この数日、日本海側は本当に冬になりました。11日の日曜に秋田の大館教会から新潟の新発田教会へ黙想指導のためにこられた伴神父さん。午後に秋田行きの「いなほ」に乗り込んだものの、走っては止まりの繰り返しで、通常3時間半のところ、本人曰く、「9時間もかかっちゃったよ」とのこと。ということは入れ替わりで新発田から大館へ出かけた石黒神父様も新潟へ戻れなくなり、結局、大宮経由の新幹線乗り継ぎでやっと帰ってきたと聞きました。そしてその翌日、12日は、すでに書きましたが、一日中の大風で「いなほ」は全休のため、私も秋田行きを一日延期しました。山形での事故以来、JR東日本はとても慎重になっているのでしょう。風が吹けば電車は結構すぐに止まるみたいですね。

Akita070301 さて13日は朝8時過ぎに新潟駅へ。その時点で、酒田からやってくる一番の「いなほ」の新潟到着が1時間遅れ。それでも折り返しとなる秋田行き「いなほ」一号(写真)は、定刻35分遅れで新潟駅を出発。最初は順調でした。まるでこの日のために特に選抜されて乗車したかのように、とても低姿勢で丁寧な車内放送をする車掌さんが、何度も何度も遅れのお詫び放送をしますし、それどころか新潟駅での案内の不備までを詫びる放送を繰り返しているではありませんか。村上あたりまでは何事もなかったのです。「これは難なく、多少の遅れで秋田に到着できそうだな」と思った瞬間、なにやら暗雲が立ちこめるがごとき車内放送が。「秋田方面へお出かけのお客様は、申し訳ございませんが、念のため車掌に行く先をお申し出下さい」。件の車掌さんが検札と一緒に行く先を尋ねて回っていきます。しかしまだこの時点では、乗客の質問に、「秋田から先がちょっと心配なものですから」などと答えていた車掌さん。しかし雲行きの怪しさは、パワー全開で伝わって来るではありませんか。そして、聞け、見よ、学べ(ラテン語でこれを言いますと、Audio, Video, Disco)。鶴岡を過ぎると、「ただいま入りました情報をお知らせいたします。秋田県内の暴風の影響で、この電車は酒田での運転打ち切りが決定しております。」車掌さん、もう一度人数を数え始めました。つまり酒田より先に行く乗客のために、代行バスを用意してくれるとのこと。ありがたい。酒田で放り出されたら、その先をどうするか真剣に悩みましたから。それにしても秋田方面へ出かける人が結構いるものだと関心したのですが(前日が一日運休だったためもあるでしょうが)、酒田駅前には大型観光バスが2台待っていて、これが満席になりました。酒田から秋田駅まで、電車が1時間半ほどかかるところを2時間半ほどかけて、秋田駅まで送っていただきました。とにもかくにも秋田へ到着。

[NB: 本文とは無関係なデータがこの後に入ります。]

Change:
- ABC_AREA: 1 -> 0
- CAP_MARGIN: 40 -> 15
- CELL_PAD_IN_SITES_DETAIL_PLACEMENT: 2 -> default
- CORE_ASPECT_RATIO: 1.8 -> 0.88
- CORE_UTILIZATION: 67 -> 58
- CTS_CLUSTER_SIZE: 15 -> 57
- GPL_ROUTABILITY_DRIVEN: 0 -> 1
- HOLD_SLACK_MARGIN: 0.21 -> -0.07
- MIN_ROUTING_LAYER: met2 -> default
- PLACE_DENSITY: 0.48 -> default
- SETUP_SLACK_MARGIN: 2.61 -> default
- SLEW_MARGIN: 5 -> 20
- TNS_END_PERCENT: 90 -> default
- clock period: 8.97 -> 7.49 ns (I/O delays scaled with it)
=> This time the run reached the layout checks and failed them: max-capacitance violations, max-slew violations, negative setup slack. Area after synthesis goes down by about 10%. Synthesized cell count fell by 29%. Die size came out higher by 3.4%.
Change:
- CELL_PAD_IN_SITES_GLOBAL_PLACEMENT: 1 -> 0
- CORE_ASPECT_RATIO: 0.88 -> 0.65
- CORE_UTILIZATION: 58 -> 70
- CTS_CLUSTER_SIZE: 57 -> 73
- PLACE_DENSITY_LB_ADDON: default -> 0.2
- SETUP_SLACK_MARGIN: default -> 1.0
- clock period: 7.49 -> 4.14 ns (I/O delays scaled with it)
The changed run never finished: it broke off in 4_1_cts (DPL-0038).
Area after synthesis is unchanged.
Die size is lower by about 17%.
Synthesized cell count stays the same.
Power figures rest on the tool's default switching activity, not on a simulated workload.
Setup of run A:
// cordic_sincos
module cordic_sincos(
	input clk,
	input rst,
	input start,
	input [15:0] z0,
	output ready,
	output reg done,
	output [15:0] x,
	output [15:0] y
	);
For scale: ~900 cells after synthesis, about 53 I/O pins, roughly 0.0065 mm^2 of cells after synthesis.
clock: 3.51 ns
lec_check: 0
abc_area: 1
cap_margin: 20
core_margin: 2
core_utilization: 72
cts_cluster_diameter: 29
cts_cluster_size: 74
place_density_lb_addon: 0.3
setup_slack_margin: 0.99
slew_margin: 20
run.sh (not shown) runs the stock make flow with config.mk's settings and CLKGATE_MAP_FILE=.
Run A: aborted in 5_1_grt (tool error)
--- input diff run A..run B ---
Settings: CTS_CLUSTER_DIAMETER no longer set, was 29; SETUP_SLACK_MARGIN no longer set, was 0.99; ABC_AREA no longer set, was 1; PLACE_DENSITY_LB_ADDON no longer set, was 0.3; CTS_CLUSTER_SIZE no longer set, was 74; CORE_UTILIZATION now 64, was 72; the clock period (ns, I/O delays scaled along) now 3.65, was 3.51.
## What came out
Adder-cell share of the synthesized area ended up 0.46 points higher on run B than on run A.
Note that the number of placed instances, taps included recorded for run A amounts to 1.07 times the value seen in run B.
Looking at synthesized area, run B sits 3.0% below run A.
Ran to the end and failed final checks on setup timing: run B.
The flow ended early for run A: it failed with a tool error in 5_1_grt.
Synthesis area per yosys ended up about 3% lower on run B than on run A.
Run B against run A: distinct cell type count after synthesis higher; xor/xnor cell area share of the yosys netlist went up; count of hold-fix buffers inserted at cts neither gained nor lost much; die outline area went up 8.7%.
Where detailed-placement wirelength estimate is concerned, run A is better than run B.
Synthesized cell count in run B is 23% below run A.
Placeable core area of run B exceeds that of run A by more than 10%.
For run C, these inputs were changed with respect to run B:
Settings: CORE_UTILIZATION: 64 -> 40; the clock period (ns, I/O delays scaled along): 3.65 -> 5.0.
## What came out
- Run C went all the way through the flow, and no timing, DRC or antenna check failed.
- Going from run B to run C, global-route usage shows a reduction of 16 points, fraction of the cycle the final worst path needs decreased 21 points.
- Post-cts repair resize count on run C is down relative to run B.
- Compared with run B, run C shows combinational power lower by 49%.
- Compared to run B, run C has worst path buffer plus inverter count 1 higher.
- Run comparison: run C slowest library cell on the worst path sky130_fd_sc_hd__mux4_2; run B slowest library cell on the worst path sky130_fd_sc_hd__mux4_1
- Run C vs. run B: total number of multi-input combinational cells closely matched the old numbers; first-pass GRT wire length decreased by 9.6% relative to the old numbers; final sequential cell count closely matched the old numbers.
- On layout buffer count excluding clock buffers: run C sits below run B.
- Changes observed in run C relative to run B: worst setup slack up 860 ps, aggregate routed wire length down about 19%.
Relative to run C, the following input files were edited for run D:
Settings: CORE_UTILIZATION changed from 40 to 11; the clock period (ns, I/O delays scaled along) changed from 5.0 to 7.7.
### Flow results
As far as gate count of the mapped netlist is concerned, run D and run C perform about the same.
When run D is measured against run C, its number of clock-tree buffers in the layout turns out 1 higher.
The higher total routing resource utilization after global routing of run D and run C is in run C.
Going from run C to run D, the tap cell count was found to have gone up by 545.
Diff run D..run C | max-cap check violation count | negligible
Run comparison: run C slowest stage cell on the critical path sky130_fd_sc_hd__mux4_2; run D slowest stage cell on the critical path sky130_fd_sc_hd__dfxtp_1
Maximum operating frequency for run D: about 13% down relative to run C
STATUS post-route cell area: run D loses against run C
### run D -> run E
Settings: SETUP_SLACK_MARGIN: unset -> -0.24; CORE_UTILIZATION: 11 -> 68; the clock period (ns, I/O delays scaled along): 7.7 -> 3.98.
==> results <==
- Run E finished all stages; however, its layout fails the closing checks, the failures being setup timing.
- Run E vs run D — floorplan die height dropped by more than half
- As far as design area is concerned, run E and run D perform about the same.
- Run E vs run D, worst hold slack went up by 47 ps.

* * *

Starting RTL as in the previous note.
==> flow/design.v (excerpt) <==
module cordic_sincos(
	input clk,
	input rst,
	input start,
	input [15:0] z0,
	output ready,
	output reg done,
	output [15:0] x,
	output [15:0] y
	);
	reg busy;
	reg [3:0] cnt;
	wire load;
	assign ready = ~busy;
	assign load = rst | (start & ~busy);
	always @(posedge clk)
	begin
		if(rst)
		begin
			busy <= 1'b0;
			cnt <= 4'd0;
			done <= 1'b0;
		end
		else
		begin
			done <= 1'b0;
			if(!busy)
			begin
				cnt <= 4'd0;
				if(start)
					busy <= 1'b1;
			end
			else
			begin
				cnt <= cnt + 4'd1;
				if(cnt == 4'd15)
				begin
					busy <= 1'b0;
					done <= 1'b1;
				end
			end
		end
	end
	datapathnew2 dp(x,y,z0,cnt,load,~busy,clk);
endmodule
==> flow/config.mk <==
export PLATFORM = sky130hd
export DESIGN_NAME = cordic_sincos
export DESIGN_NICKNAME = cordic_sincos
export VERILOG_FILES = /design/flow/design.v
export SDC_FILE = /design/flow/constraint.sdc
export NUM_CORES = 4
export LEC_CHECK = 0
export ABC_AREA = 1
export CAP_MARGIN = 35
export CELL_PAD_IN_SITES_GLOBAL_PLACEMENT = 0
export CORE_ASPECT_RATIO = 0.84
export CORE_MARGIN = 2
export CORE_UTILIZATION = 16
export CTS_CLUSTER_DIAMETER = 217
export CTS_CLUSTER_SIZE = 13
export GPL_TIMING_DRIVEN = 1
export MAX_ROUTING_LAYER = met4
export MIN_ROUTING_LAYER = met1
export PLACE_DENSITY_LB_ADDON = 0.19
export SETUP_SLACK_MARGIN = 0.45
export SLEW_MARGIN = 20
export TNS_END_PERCENT = 95
==> flow/constraint.sdc <==
create_clock -name core_clock -period 3.16 [get_ports {clk}]
set_input_delay 0.6320 -clock core_clock [delete_from_list [all_inputs] [get_ports {clk}]]
set_output_delay 0.6320 -clock core_clock [all_outputs]
set_load 0.01 [all_outputs]
The baseline finished but fails on setup timing.
==> 04-05: inputs <==
// cordic_stage
module cordic_stage (clk, reset, X_i, Y_i, Z_i, X_O, Y_O, Z_O);
Settings: LEC_CHECK=0, CAP_MARGIN=20, CELL_PAD_IN_SITES_GLOBAL_PLACEMENT=2, CORE_MARGIN=2, CORE_UTILIZATION=47, GPL_ROUTABILITY_DRIVEN=0, GPL_TIMING_DRIVEN=0, HOLD_SLACK_MARGIN=0.19, SLEW_MARGIN=20; clock period 4.81 ns.
run.sh (not shown) runs the stock make flow with config.mk's settings and CLKGATE_MAP_FILE=.
==> 03-22: changes against 04-05 <==
==> flow/config.mk (replaced) <==
export PLATFORM = sky130hd
export DESIGN_NAME = cordic_stage
export DESIGN_NICKNAME = cordic_stage
export VERILOG_FILES = /design/flow/design.v
export SDC_FILE = /design/flow/constraint.sdc
export NUM_CORES = 4
export LEC_CHECK = 0
export CAP_MARGIN = 20
export CORE_MARGIN = 2
export CORE_UTILIZATION = 72
export CTS_CLUSTER_DIAMETER = 25
export CTS_CLUSTER_SIZE = 32
export SETUP_SLACK_MARGIN = 0.44
export SLEW_MARGIN = 20
==> flow/constraint.sdc (replaced) <==
create_clock -name core_clock -period 3.17 [get_ports {clk}]
set_input_delay 0.6340 -clock core_clock [delete_from_list [all_inputs] [get_ports {clk}]]
set_output_delay 0.6340 -clock core_clock [all_outputs]
set_load 0.01 [all_outputs]
==> 02-04: changes against 04-05 <==
--- a/flow/config.mk
+++ b/flow/config.mk
@@ -6,4 +6,5 @@
 export NUM_CORES = 4
 export LEC_CHECK = 0
+export ABC_AREA = 0
 export CAP_MARGIN = 20
 export CELL_PAD_IN_SITES_GLOBAL_PLACEMENT = 2
@@ -11,5 +12,7 @@
 export CORE_UTILIZATION = 47
 export GPL_ROUTABILITY_DRIVEN = 0
-export GPL_TIMING_DRIVEN = 0
-export HOLD_SLACK_MARGIN = 0.19
+export GPL_TIMING_DRIVEN = 1
+export MAX_ROUTING_LAYER = met4
+export MIN_ROUTING_LAYER = met1
+export SETUP_SLACK_MARGIN = 0.04
 export SLEW_MARGIN = 20
==> notes <==
02-04 went through all stages and came out clean. 03-22 did not get past 5_1_grt. 04-05 completed with no timing, DRC or antenna violations. Against 04-05, the worst setup slack of 02-04 is better by 0.22 ns. In 04-05 the non-clock buffer count is higher than in 02-04, by 151. In 02-04 the first-iteration DRC count is smaller than in 04-05, by 15%. In critical path depth, 04-05 and 02-04 do not differ. Utilization: 04-05 is higher than 02-04 (0.47 points). Against 02-04, the count of clock-buffer cells in the layout of 04-05 is higher by 8. Of 04-05 and 02-04, 02-04 has the higher clock skew (gap 0.0024 ns). In 02-04 the final cell count is smaller than in 04-05, by 1.8%.
raven:
==> flow/design.v (excerpt) <==
module mul_A (CLK, RESETn, a, b, y);
	parameter bw = 32;
	input [bw-1:0] a, b;
	input CLK;
	input RESETn;
	output [2*bw-1:0] y;
	reg [bw-1:0] a_pipe [bw-1:0];
	reg [bw-1:0] b_pipe [bw-1:0];
	reg [2*bw-1:0] partials [bw-1:0];
	genvar i, j;
	for(i=0; i<bw; i=i+1) begin : gen1
		always@(posedge CLK) begin
			if(!RESETn) begin
				a_pipe[i] <= 0;
				b_pipe[i] <= 0;
				partials[i] <= 0;
			end
			else begin
				if(i==0) begin
					a_pipe[i] <= a;
					b_pipe[i] <= b;
					partials[i] <=(a_pipe[i][i] ? b_pipe[i] << i : 0);
				end
				else begin
					a_pipe[i] <= a_pipe[i-1];
					b_pipe[i] <= b_pipe[i-1];
					partials[i] <=(a_pipe[i][i] ? b_pipe[i] << i : 0) + partials[i-1];
				end				
			end
		end
	end
	assign y = partials[bw-1];
endmodule
Size in the first run: roughly 14000 cells after synthesis, ~3100 flip-flops, roughly 130 I/O pins, ~140000 sq um of cells after synthesis.
==> flow/config.mk <==
export PLATFORM = sky130hd
export DESIGN_NAME = mul_A
export DESIGN_NICKNAME = mul_A
export VERILOG_FILES = /design/flow/design.v
export SDC_FILE = /design/flow/constraint.sdc
export NUM_CORES = 4
export LEC_CHECK = 0
export CAP_MARGIN = 20
export CORE_MARGIN = 2
export CORE_UTILIZATION = 68
export CTS_CLUSTER_SIZE = 33
export SLEW_MARGIN = 20
export TNS_END_PERCENT = 5
==> flow/constraint.sdc <==
create_clock -name core_clock -period 2.96 [get_ports {CLK}]
set_input_delay 0.5920 -clock core_clock [delete_from_list [all_inputs] [get_ports {CLK}]]
set_output_delay 0.5920 -clock core_clock [all_outputs]
set_load 0.01 [all_outputs]
run.sh (not shown) runs the stock make flow with config.mk's settings and CLKGATE_MAP_FILE=.
In raven the implementation completed, yet the final layout does not meet the checks, the culprit being setup timing.
> inputs changed (raven -> xenon)
--- a/flow/config.mk
+++ b/flow/config.mk
@@ -9,5 +9,3 @@
 export CORE_MARGIN = 2
-export CORE_UTILIZATION = 68
-export CTS_CLUSTER_SIZE = 33
+export CORE_UTILIZATION = 40
 export SLEW_MARGIN = 20
-export TNS_END_PERCENT = 5
==> flow/constraint.sdc <==
create_clock -name core_clock -period 4.2 [get_ports {CLK}]
set_input_delay 0.8400 -clock core_clock [delete_from_list [all_inputs] [get_ports {CLK}]]
set_output_delay 0.8400 -clock core_clock [all_outputs]
set_load 0.01 [all_outputs]
==> results <==
- Taking raven over xenon, the number of vias per cell ratio works out to 1.2.
- Total power went down by more than a quarter going from raven to xenon.
- Launching element of the worst setup path: a_pipe[3][3] -> raven, a_pipe[27][27] -> xenon
- Looking at relative area change from synthesis to final layout, xenon sits below raven.
- xenon finished end to end and its layout was clean on timing, DRC and antenna.
- Share of total power in combinational logic sits lower in xenon than in raven.
- Wire length of the first global-routing pass: xenon < raven
- NOTE count of buffers not belonging to the clock network in the layout raven->xenon decreased by more than half
#### Input delta (pepper over xenon)
--- a/flow/config.mk
+++ b/flow/config.mk
@@ -9,3 +9,5 @@
 export CORE_MARGIN = 2
-export CORE_UTILIZATION = 40
+export CORE_UTILIZATION = 72
+export PLACE_DENSITY = 0.95
+export SETUP_SLACK_MARGIN = 0.21
 export SLEW_MARGIN = 20
==> flow/constraint.sdc <==
create_clock -name core_clock -period 3.64 [get_ports {CLK}]
set_input_delay 0.7280 -clock core_clock [delete_from_list [all_inputs] [get_ports {CLK}]]
set_output_delay 0.7280 -clock core_clock [all_outputs]
set_load 0.01 [all_outputs]
==> results <==
pepper had finished all stages when the layout checks came back failing, citing setup timing. pepper vs xenon — area of placed instances dropped 1.6%. Between xenon and pepper, layout-stage area growth over the synthesis result decreased. Going from xenon to pepper, the power per cell area was found to have gone up by 16%. Status: fraction of power consumed by combinational cells parity (xenon, pepper). Non-clock buffer count in the final layout: pepper vs xenon up about 25%. NOTE: global-route usage in pepper exceeds that of xenon. pepper vs xenon — setup TNS after final layout dropped 0.12 ns.
#### Input delta (zinc over pepper)
--- a/flow/config.mk
+++ b/flow/config.mk
@@ -10,4 +10,3 @@
 export CORE_UTILIZATION = 72
-export PLACE_DENSITY = 0.95
-export SETUP_SLACK_MARGIN = 0.21
+export CTS_CLUSTER_SIZE = 20
 export SLEW_MARGIN = 20
==> flow/constraint.sdc <==
create_clock -name core_clock -period 2.88 [get_ports {CLK}]
set_input_delay 0.5760 -clock core_clock [delete_from_list [all_inputs] [get_ports {CLK}]]
set_output_delay 0.5760 -clock core_clock [all_outputs]
set_load 0.01 [all_outputs]
## What came out
- zinc got as far as global routing (5_1_grt), where a tool error ended the run.
- zinc ends up with a total instance count after detailed placement that is 935 higher than in pepper.
- Total die size: zinc vs pepper, no meaningful difference
- Delta (zinc minus pepper): total of cells resized after clock tree synthesis rose by 920, number of buffers inserted to repair setup after CTS went up by 228, placer congestion estimate increased 0.027, post-place setup slack shows a reduction of 0.48 ns.
- Area of placed instances is higher on zinc
- Diff pepper -> zinc: detailed placement HPWL higher; adder-cell share of the synthesized area roughly the same.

そのまま聖体奉仕会へ。3時から修道院で会員に一時間ほど講話をしてそのままお茶会。いつものようにとてもおいしい食事を会員と一緒に頂いて、ゆっくりと眠りました。さすがに昨年のような大雪はありませんが、それでもこの数日に降った雪がかなりあり、雪深い山の中の静けさがあたりを支配して、いつもながら、聖体奉仕会に来るとよく眠ることが出来ます。翌朝は聖体奉仕会のあのまるでお寺のような聖堂で朝のミサを共に捧げ、これまたおいしい朝食を頂いて、聖霊短大まで送っていただきました。

今回の秋田訪問の第一の目的は、聖霊女子短期大学の卒業式に出席することです。シスター平垣学長に続いて、お祝いのお話をさせていただきました。聖霊女子短期大学は制服なので、華やかさはないものの、清楚で引き締まった感じの式でした。この短大には音楽科があり、卒業式のステージの真ん中にはパイプオルガン調の電子オルガンがおかれ、先生によるすばらしい演奏があるのも、いつも楽しみにしております。

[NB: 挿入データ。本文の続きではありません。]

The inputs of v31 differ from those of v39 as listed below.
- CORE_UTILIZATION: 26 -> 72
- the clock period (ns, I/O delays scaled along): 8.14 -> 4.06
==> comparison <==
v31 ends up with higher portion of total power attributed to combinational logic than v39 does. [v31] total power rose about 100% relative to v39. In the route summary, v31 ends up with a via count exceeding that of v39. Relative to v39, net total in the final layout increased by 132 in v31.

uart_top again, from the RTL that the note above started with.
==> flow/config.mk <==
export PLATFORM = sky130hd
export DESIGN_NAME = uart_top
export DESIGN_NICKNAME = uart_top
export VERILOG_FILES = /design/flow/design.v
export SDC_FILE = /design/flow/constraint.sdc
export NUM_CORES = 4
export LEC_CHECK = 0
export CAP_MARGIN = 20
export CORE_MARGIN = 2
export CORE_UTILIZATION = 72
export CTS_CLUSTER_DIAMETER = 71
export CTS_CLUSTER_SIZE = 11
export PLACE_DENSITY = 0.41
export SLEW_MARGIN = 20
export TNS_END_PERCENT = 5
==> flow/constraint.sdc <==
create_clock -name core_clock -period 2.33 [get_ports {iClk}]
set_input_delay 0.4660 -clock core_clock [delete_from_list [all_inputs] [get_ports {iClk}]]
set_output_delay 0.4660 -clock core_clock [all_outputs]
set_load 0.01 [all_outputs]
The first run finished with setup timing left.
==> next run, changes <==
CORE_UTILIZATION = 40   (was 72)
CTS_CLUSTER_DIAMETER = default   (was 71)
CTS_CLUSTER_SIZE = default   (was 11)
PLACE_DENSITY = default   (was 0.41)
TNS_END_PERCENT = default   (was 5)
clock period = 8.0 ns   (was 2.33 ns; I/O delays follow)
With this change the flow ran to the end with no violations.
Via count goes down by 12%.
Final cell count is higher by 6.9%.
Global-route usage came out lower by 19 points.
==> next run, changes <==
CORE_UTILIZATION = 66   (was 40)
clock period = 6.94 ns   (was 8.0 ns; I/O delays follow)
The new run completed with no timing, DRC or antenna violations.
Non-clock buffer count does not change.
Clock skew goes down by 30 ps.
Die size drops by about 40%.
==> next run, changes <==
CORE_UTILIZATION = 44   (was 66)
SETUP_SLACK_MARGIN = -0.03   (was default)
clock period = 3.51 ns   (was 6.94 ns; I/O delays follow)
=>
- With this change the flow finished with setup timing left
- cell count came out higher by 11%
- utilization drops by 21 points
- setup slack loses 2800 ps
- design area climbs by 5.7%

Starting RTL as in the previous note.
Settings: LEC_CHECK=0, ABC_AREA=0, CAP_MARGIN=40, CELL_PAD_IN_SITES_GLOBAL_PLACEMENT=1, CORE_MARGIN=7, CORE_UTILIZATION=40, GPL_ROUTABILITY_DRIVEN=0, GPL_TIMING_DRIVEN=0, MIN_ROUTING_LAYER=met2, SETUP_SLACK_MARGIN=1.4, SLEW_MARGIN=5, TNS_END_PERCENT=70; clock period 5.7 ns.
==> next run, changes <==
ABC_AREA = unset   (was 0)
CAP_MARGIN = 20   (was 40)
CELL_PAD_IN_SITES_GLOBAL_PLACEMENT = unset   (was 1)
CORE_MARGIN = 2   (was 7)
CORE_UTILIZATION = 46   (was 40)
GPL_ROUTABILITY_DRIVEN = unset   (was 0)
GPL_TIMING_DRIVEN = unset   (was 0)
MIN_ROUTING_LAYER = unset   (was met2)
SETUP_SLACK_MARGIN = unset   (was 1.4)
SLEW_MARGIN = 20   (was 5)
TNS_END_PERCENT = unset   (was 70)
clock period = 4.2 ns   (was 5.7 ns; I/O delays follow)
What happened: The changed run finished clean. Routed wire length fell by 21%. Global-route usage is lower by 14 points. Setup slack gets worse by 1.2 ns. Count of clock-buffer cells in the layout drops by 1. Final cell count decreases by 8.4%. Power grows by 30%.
==> flow/design.v (excerpt) <==
module TCAM_TOP (
        input                   CLK
       ,input                   RESET
       ,input                   SEARCH
       ,input                   SETTING
       ,input   [DATA_BITS-1:0] KEY
       ,input   [IDWID-1:0]     SETTING_ID
       ,input   [MASKWID-1:0]   SETTING_MASKID
       ,input   [IDWID-1:0]     SETTING_PRIORITY
       ,output  [IDWID-1:0]     RULEID
       ,output                  SETTING_COMPLETE
       ,output                  SEARCH_COMPLETE
       ,output                  MISMATCH
       ,input                     DDR3_AVL_INIT
       ,input   [SDRAM_DATA-1:0]  DDR3_AVL_READDATA
       ,input                     DDR3_AVL_WAITREQUEST
       ,input                     DDR3_AVL_READDATAVALID
       ,output                    DDR3_AVL_READ
       ,output                    DDR3_AVL_WRITE
       ,output  [SDRAM_ADDR-1:0]  DDR3_AVL_ADDRESS
       ,output  [SDRAM_DATA-1:0]  DDR3_AVL_WRITEDATA
       ,output                    DDR3_AVL_BURSTCOUNT
       ,output                    DDR3_AVL_INITCOMPLETE
	);
    parameter   DATA_BITS = 128;  
    parameter   FRAGMENTS = 8;	 
    parameter   FRAG_BITS = 3;	 
    parameter   IDWID     = 16;   
    parameter   MASKWID   = 18;
    parameter   SDRAM_ADDR = 19;
    parameter   SDRAM_DATA = 256;
    localparam  FRAG_WID  = (DATA_BITS/FRAGMENTS);
    localparam  ADDR_WID  = FRAG_BITS+FRAG_WID;
    localparam  PRIOWID   = IDWID;
    localparam  KWID      = DATA_BITS;
    localparam  SEGWID    = 2+IDWID+MASKWID+KWID+PRIOWID;  
    wire [ DATA_BITS-1:0 ] in_key      = KEY;
    wire [     IDWID-1:0 ] in_id       = SETTING_ID;
  ...
Size in the first run: ~6800 cells after synthesis, about 3200 flip-flops, ~740 I/O pins.
==> flow/config.mk <==
export PLATFORM = sky130hd
export DESIGN_NAME = TCAM_TOP
export DESIGN_NICKNAME = TCAM_TOP
export VERILOG_FILES = /design/flow/design.v
export SDC_FILE = /design/flow/constraint.sdc
export NUM_CORES = 4
export LEC_CHECK = 0
export CAP_MARGIN = 20
export CORE_MARGIN = 2
export CORE_UTILIZATION = 40
export SLEW_MARGIN = 20
==> flow/constraint.sdc <==
create_clock -name core_clock -period 9.09 [get_ports {CLK}]
set_input_delay 1.8180 -clock core_clock [delete_from_list [all_inputs] [get_ports {CLK}]]
set_output_delay 1.8180 -clock core_clock [all_outputs]
set_load 0.01 [all_outputs]
run.sh (not shown) runs the stock make flow with config.mk's settings and CLKGATE_MAP_FILE=.
Edit:
Settings changed: CORE_UTILIZATION 40 to 66, SETUP_SLACK_MARGIN set to 1.05.
Clock period 9.09 ns to 4.06 ns, I/O delays scaled along.
Total power goes up by 120%.
Die size goes down by 39%.
Final area goes down by 1.1%.
First-iteration DRC count goes up by 30%.
Clock skew goes down by 0.028 ns.
Setup slack gets worse by 2.8 ns.
Synthesized cell count is unchanged.
Combinational power goes up by 130%.
Via count goes up by 1.9%.
Global-route usage goes up by 10 points.
Synthesized area is unchanged.
Edit:
Settings changed: CORE_UTILIZATION 66 to 58, SETUP_SLACK_MARGIN 1.05 to unset.
Clock period 4.06 ns to 9.77 ns, I/O delays scaled along.
Routed wire length rose by 0.86%; via count fell by 2.0%; design area is lower by about 0.37%; worst setup slack gets better by 3.1 ns; total power goes down by about 60%; global-route usage goes down by 3.4 points; flip-flop count is unchanged; non-clock buffer count went down by 72.
Edit:
Settings changed: CORE_UTILIZATION 58 to 38.
Clock period 9.77 ns to 14.1 ns, I/O delays scaled along.
The changed run completed with no timing, DRC or antenna violations. Clock-buffer cell count fell by 15. Via count is about the same. First-iteration DRC count goes up by 6.5%. Area after synthesis stays the same. Register-to-register slack gains 4.1 ns.

---

Starting RTL as in the previous note.
make LEC_CHECK=0 CAP_MARGIN=20 CORE_MARGIN=2 CORE_UTILIZATION=51 GPL_ROUTABILITY_DRIVEN=1 MAX_ROUTING_LAYER=met4 PLACE_DENSITY_LB_ADDON=0.05 SETUP_SLACK_MARGIN=1.08 SLEW_MARGIN=20 finish   # period 3.75 ns
Next try:
Settings changed: ABC_AREA from default to 1, CORE_UTILIZATION 51 to 56, PLACE_DENSITY_LB_ADDON 0.05 to 0.01, SETUP_SLACK_MARGIN 1.08 to 0.58.
Clock period 3.75 ns to 2.0 ns, I/O delays scaled along.
Result: This time the run finished but fails on negative setup slack. Register-to-register slack is worse by 1.3 ns. Global-route usage grows by 6.3 points. Cell area grows by 4.2%. Total power grows by about 90%. Cell count grows by 21%. Critical path depth is unchanged. Flip-flop count stays the same. Core utilization grows by 9.4 points.
Next try:
Settings changed: ABC_AREA 1 to default, CORE_UTILIZATION 56 to 66, GPL_ROUTABILITY_DRIVEN 1 to default, MAX_ROUTING_LAYER met4 to default, PLACE_DENSITY_LB_ADDON 0.01 to default, SETUP_SLACK_MARGIN 0.58 to 1.05.
Clock period 2.0 ns to 4.21 ns, I/O delays scaled along.
What happened:
- With this change the flow ran to the end with no violations
- worst hold slack improves by 0.27 ns
- wire length is lower by 17%
- power decreases by 54%
- count of clock-buffer cells in the layout came out lower by 43
- area after synthesis climbs by 1.1%
- cell area decreases by about 5%
- via count went down by about 18%
Next try:
Settings changed: CORE_UTILIZATION 66 to 40, SETUP_SLACK_MARGIN 1.05 to 0.73.
Clock period 4.21 ns to 5.62 ns, I/O delays scaled along.
=>
- register-to-register slack gets better by 1.1 ns
- utilization came out lower by 31 points
- routed wire length rose by 7.0%
- hold slack is worse by 0.051 ns
- global-route usage came out lower by 10 points
- synthesized cell count does not change
Next try:
Settings changed: CORE_UTILIZATION 40 to 70, SETUP_SLACK_MARGIN 0.73 to 1.42.
Clock period 5.62 ns to 5.35 ns, I/O delays scaled along.
The changed run finished clean.
Utilization grows by 34 points.
Flip-flop count stays the same.
Clock-buffer cell count shrinks by 49.
Next try:
Settings changed: CORE_UTILIZATION 70 to 40, SETUP_SLACK_MARGIN 1.42 to default.
Clock period 5.35 ns to 5.62 ns, I/O delays scaled along.
The new run went through all stages and came out clean.
Synthesized area stays the same.
Combinational power shrinks by about 6%.
Sequential power shrinks by about 5%.
Wire length grows by 5.3%.
Non-clock buffer count shrinks by 21.
Hold slack gets worse by 0.041 ns.
Setup slack gets better by 0.14 ns.
Die area grows by 74%.
Cell area grows by 2.2%.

その日の午後には秋田県内の神言会が担当するカトリック幼稚園を束ねる秋田カトリック学園の理事会がありました。神言会の管区長と共に新潟教区長も理事になっています。名古屋から市瀬管区長もやってこられました。超多忙の管区長は、この日東京から新幹線で秋田までこられ、会議が終わったら夕方7時前の飛行機で名古屋へ戻られるとか。ちなみに名古屋便はあのボンバルディア機を使うANAではなく、小牧行きの小型ジェットのJAL便でした。

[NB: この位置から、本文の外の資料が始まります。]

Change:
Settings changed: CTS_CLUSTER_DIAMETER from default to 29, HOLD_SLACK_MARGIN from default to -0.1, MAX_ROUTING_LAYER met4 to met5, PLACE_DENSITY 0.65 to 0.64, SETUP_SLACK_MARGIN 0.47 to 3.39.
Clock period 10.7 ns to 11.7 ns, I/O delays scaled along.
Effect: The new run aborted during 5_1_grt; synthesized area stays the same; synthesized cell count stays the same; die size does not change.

Akita070302 そしてさらに翌朝、9時前の「いなほ」で一路新潟へ。ふと反対のホームに到着した夜行列車をみましたら、大阪を前の晩に出で青森へ向かう寝台特急「日本海」でありました。そして到着した「日本海」から、どこかで見慣れた制服の高校生の一団が続々と降りてくる。秋田の聖霊高校生でありました。そういえば昨日、短大で、修学旅行に出かけた高校生たちが、悪天候で予定の列車に乗れなくて大変であるという話を聞きました。その高校生たちであります。予定はかなり変更になったでしょうし、添乗員は真っ青だったでしょうし、先生も疲れ切ったでしょうが、彼女たちは楽しそうでありました。旅のハプニングは、結構人生に楽しみを与えてくれるポイントでもあります。(写真はこの日の朝9時前に、ホームに入ってくる青森発の「いなほ」と、お隣のホームに着いた「日本海」)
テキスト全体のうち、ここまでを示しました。